### [ABOUT THIS EXERCISE]
In the records below, find the line holding "final layout: 40.5%" and the line holding "Logic synthesis". Set down both, with every line between them, exactly.

Records from a data collection:
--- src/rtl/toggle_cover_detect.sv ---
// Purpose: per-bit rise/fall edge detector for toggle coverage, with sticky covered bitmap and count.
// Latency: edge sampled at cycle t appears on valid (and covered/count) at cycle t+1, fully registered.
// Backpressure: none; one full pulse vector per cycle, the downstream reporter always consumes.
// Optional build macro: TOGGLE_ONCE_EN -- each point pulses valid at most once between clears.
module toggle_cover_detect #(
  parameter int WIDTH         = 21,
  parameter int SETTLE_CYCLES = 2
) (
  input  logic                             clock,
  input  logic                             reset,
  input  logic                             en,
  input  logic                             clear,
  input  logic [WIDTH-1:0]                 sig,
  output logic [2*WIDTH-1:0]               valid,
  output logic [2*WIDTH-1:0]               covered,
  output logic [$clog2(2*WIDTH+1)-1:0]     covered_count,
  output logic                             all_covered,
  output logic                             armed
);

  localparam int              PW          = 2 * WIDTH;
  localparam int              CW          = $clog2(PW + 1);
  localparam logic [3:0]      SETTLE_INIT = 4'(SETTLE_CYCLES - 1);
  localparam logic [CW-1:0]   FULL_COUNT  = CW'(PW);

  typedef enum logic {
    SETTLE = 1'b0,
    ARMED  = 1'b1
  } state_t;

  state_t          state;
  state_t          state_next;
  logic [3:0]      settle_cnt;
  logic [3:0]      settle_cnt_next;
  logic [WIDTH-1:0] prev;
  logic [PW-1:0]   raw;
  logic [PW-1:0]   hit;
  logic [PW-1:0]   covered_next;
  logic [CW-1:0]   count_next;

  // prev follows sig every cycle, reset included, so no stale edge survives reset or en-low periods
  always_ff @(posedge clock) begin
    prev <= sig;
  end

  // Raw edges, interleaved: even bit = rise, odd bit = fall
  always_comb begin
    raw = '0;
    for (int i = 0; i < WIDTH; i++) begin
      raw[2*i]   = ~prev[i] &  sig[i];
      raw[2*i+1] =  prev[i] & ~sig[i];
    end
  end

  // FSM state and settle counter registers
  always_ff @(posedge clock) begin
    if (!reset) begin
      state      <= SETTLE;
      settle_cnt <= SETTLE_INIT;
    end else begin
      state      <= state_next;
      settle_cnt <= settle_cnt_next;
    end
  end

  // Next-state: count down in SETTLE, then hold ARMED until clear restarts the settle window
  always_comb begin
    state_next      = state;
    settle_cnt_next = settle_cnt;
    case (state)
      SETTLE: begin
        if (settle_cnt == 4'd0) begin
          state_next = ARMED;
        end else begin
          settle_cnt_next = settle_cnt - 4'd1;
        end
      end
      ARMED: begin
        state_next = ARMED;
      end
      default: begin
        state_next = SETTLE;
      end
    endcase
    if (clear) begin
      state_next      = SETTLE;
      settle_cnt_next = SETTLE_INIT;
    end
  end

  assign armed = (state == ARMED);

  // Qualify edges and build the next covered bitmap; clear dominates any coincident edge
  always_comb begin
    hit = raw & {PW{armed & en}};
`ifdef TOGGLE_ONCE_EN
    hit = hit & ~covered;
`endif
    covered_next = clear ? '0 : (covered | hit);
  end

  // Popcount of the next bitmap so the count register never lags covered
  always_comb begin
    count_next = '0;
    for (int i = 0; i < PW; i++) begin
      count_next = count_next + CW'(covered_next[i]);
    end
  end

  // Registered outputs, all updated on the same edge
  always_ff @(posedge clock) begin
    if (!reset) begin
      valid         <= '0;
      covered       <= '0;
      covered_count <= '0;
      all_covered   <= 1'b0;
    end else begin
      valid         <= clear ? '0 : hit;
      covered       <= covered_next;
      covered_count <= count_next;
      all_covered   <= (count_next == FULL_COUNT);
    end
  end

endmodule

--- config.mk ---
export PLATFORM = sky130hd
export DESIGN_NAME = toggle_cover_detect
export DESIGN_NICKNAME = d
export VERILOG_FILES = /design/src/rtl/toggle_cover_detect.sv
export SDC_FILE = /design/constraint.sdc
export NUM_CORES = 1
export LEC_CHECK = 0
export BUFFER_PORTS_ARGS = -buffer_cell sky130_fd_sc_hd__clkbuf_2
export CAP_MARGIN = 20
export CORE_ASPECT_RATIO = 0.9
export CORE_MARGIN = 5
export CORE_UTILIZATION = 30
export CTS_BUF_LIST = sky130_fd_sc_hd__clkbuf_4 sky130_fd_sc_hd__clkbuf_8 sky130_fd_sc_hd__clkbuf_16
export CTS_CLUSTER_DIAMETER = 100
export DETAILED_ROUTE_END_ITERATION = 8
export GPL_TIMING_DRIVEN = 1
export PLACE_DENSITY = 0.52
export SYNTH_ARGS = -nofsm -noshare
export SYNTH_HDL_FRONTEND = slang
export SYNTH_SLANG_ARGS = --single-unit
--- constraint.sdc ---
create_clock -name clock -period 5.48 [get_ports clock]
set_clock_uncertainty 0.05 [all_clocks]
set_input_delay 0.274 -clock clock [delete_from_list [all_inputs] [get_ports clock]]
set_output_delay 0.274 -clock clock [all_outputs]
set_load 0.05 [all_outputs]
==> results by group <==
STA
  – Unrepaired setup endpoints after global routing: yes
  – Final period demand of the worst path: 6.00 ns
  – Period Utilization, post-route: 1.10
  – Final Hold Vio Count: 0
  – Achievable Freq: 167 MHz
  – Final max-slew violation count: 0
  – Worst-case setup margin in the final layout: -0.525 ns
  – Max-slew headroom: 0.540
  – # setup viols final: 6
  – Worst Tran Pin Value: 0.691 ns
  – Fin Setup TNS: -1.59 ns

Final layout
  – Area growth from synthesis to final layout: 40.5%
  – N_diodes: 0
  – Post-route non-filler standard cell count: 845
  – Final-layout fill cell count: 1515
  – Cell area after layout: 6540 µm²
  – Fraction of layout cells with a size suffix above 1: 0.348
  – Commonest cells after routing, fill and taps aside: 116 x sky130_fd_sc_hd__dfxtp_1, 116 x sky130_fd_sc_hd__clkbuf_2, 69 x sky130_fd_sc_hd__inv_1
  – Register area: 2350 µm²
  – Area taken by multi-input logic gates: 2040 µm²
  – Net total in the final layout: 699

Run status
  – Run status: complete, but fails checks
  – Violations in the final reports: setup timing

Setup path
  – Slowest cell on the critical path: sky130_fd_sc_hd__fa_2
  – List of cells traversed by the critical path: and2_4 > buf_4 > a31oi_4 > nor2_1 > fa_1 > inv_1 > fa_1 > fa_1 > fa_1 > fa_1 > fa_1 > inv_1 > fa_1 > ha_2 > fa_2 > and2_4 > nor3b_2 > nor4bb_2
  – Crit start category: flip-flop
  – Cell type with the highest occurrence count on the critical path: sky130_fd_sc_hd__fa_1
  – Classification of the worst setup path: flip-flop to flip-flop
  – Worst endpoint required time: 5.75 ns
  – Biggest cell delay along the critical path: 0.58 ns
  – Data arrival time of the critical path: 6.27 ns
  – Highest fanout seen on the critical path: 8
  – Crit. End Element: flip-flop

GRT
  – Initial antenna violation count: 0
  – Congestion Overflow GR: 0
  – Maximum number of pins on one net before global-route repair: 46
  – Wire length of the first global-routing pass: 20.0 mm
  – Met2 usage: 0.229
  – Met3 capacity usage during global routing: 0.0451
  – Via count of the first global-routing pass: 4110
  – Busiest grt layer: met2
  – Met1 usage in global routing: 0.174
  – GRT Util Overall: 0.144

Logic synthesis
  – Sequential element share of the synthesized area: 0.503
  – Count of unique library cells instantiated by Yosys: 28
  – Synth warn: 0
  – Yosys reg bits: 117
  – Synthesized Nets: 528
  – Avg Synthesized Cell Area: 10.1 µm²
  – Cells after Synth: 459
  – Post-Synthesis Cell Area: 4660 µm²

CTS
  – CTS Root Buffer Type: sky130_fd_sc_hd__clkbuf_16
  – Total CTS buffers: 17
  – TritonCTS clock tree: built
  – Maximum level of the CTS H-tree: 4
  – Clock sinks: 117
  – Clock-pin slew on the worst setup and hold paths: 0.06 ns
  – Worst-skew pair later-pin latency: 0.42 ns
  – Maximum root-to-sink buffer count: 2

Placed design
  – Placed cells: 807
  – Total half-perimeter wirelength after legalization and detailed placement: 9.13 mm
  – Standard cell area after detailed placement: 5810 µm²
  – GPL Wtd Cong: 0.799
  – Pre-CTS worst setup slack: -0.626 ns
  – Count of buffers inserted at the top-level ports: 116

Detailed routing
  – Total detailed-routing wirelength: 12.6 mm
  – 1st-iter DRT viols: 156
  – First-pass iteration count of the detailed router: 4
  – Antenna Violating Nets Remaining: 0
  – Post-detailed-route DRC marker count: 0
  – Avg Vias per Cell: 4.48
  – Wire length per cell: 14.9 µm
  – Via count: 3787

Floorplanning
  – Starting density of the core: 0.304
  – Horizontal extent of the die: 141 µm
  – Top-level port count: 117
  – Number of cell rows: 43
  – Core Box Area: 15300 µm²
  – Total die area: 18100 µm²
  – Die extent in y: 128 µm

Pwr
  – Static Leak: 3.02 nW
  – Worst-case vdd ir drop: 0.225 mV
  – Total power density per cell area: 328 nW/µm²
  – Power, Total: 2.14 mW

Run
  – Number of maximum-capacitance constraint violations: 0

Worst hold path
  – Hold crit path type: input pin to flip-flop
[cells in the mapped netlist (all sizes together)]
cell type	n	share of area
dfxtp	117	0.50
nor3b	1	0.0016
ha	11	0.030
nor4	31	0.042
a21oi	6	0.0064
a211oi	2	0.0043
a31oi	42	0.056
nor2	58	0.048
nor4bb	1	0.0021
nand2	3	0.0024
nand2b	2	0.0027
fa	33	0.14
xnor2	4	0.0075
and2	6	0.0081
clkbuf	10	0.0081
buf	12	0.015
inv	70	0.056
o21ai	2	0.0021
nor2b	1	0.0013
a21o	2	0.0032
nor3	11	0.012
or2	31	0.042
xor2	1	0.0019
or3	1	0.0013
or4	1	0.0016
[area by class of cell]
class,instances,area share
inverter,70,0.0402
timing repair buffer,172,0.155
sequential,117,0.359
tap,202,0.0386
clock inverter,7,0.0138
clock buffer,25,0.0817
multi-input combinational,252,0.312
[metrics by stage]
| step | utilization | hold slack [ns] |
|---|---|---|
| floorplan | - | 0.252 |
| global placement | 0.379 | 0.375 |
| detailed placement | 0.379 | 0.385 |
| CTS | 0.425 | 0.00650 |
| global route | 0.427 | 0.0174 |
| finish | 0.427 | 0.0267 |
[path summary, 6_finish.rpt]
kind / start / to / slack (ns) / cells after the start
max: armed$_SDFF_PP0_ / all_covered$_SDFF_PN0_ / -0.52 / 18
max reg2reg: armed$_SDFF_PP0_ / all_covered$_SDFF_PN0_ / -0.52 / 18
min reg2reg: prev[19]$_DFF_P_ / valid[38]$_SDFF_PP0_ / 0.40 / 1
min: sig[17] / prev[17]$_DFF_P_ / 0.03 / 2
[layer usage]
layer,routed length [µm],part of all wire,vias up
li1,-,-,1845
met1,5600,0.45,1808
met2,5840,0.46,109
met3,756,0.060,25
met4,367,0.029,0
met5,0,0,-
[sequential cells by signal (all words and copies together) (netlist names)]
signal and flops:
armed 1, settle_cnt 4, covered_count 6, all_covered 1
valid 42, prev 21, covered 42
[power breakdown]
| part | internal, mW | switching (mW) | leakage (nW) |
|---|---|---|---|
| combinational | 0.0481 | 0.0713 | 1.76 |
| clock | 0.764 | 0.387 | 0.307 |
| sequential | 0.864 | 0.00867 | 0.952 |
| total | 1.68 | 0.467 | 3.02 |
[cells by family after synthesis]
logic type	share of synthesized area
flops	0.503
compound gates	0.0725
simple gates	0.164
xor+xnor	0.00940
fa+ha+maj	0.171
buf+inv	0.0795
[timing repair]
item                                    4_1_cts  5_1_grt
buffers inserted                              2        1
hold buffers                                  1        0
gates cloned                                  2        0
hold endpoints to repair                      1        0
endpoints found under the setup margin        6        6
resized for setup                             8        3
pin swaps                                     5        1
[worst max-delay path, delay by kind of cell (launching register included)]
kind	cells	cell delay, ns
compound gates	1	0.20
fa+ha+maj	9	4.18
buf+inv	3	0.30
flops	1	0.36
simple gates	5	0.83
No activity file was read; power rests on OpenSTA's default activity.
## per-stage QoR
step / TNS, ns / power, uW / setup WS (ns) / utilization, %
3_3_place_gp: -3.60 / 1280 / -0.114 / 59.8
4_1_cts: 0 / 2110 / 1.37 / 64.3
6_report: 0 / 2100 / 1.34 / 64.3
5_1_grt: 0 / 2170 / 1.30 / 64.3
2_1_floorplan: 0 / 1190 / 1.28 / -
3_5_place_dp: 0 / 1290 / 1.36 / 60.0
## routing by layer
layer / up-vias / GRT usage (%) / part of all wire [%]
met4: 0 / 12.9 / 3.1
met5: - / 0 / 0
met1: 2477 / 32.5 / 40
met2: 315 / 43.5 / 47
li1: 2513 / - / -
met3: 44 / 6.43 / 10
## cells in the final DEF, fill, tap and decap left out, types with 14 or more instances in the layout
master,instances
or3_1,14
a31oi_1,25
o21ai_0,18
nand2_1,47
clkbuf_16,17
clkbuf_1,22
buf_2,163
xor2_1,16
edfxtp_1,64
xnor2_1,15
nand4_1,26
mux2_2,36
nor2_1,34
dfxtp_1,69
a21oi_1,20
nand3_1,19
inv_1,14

### [SOLUTION TO THIS PROBLEM]
  – Area growth from synthesis to final layout: 40.5%
  – N_diodes: 0
  – Post-route non-filler standard cell count: 845
  – Final-layout fill cell count: 1515
  – Cell area after layout: 6540 µm²
  – Fraction of layout cells with a size suffix above 1: 0.348
  – Commonest cells after routing, fill and taps aside: 116 x sky130_fd_sc_hd__dfxtp_1, 116 x sky130_fd_sc_hd__clkbuf_2, 69 x sky130_fd_sc_hd__inv_1
  – Register area: 2350 µm²
  – Area taken by multi-input logic gates: 2040 µm²
  – Net total in the final layout: 699

Run status
  – Run status: complete, but fails checks
  – Violations in the final reports: setup timing

Setup path
  – Slowest cell on the critical path: sky130_fd_sc_hd__fa_2
  – List of cells traversed by the critical path: and2_4 > buf_4 > a31oi_4 > nor2_1 > fa_1 > inv_1 > fa_1 > fa_1 > fa_1 > fa_1 > fa_1 > inv_1 > fa_1 > ha_2 > fa_2 > and2_4 > nor3b_2 > nor4bb_2
  – Crit start category: flip-flop
  – Cell type with the highest occurrence count on the critical path: sky130_fd_sc_hd__fa_1
  – Classification of the worst setup path: flip-flop to flip-flop
  – Worst endpoint required time: 5.75 ns
  – Biggest cell delay along the critical path: 0.58 ns
  – Data arrival time of the critical path: 6.27 ns
  – Highest fanout seen on the critical path: 8
  – Crit. End Element: flip-flop

GRT
  – Initial antenna violation count: 0
  – Congestion Overflow GR: 0
  – Maximum number of pins on one net before global-route repair: 46
  – Wire length of the first global-routing pass: 20.0 mm
  – Met2 usage: 0.229
  – Met3 capacity usage during global routing: 0.0451
  – Via count of the first global-routing pass: 4110
  – Busiest grt layer: met2
  – Met1 usage in global routing: 0.174
  – GRT Util Overall: 0.144

Logic synthesis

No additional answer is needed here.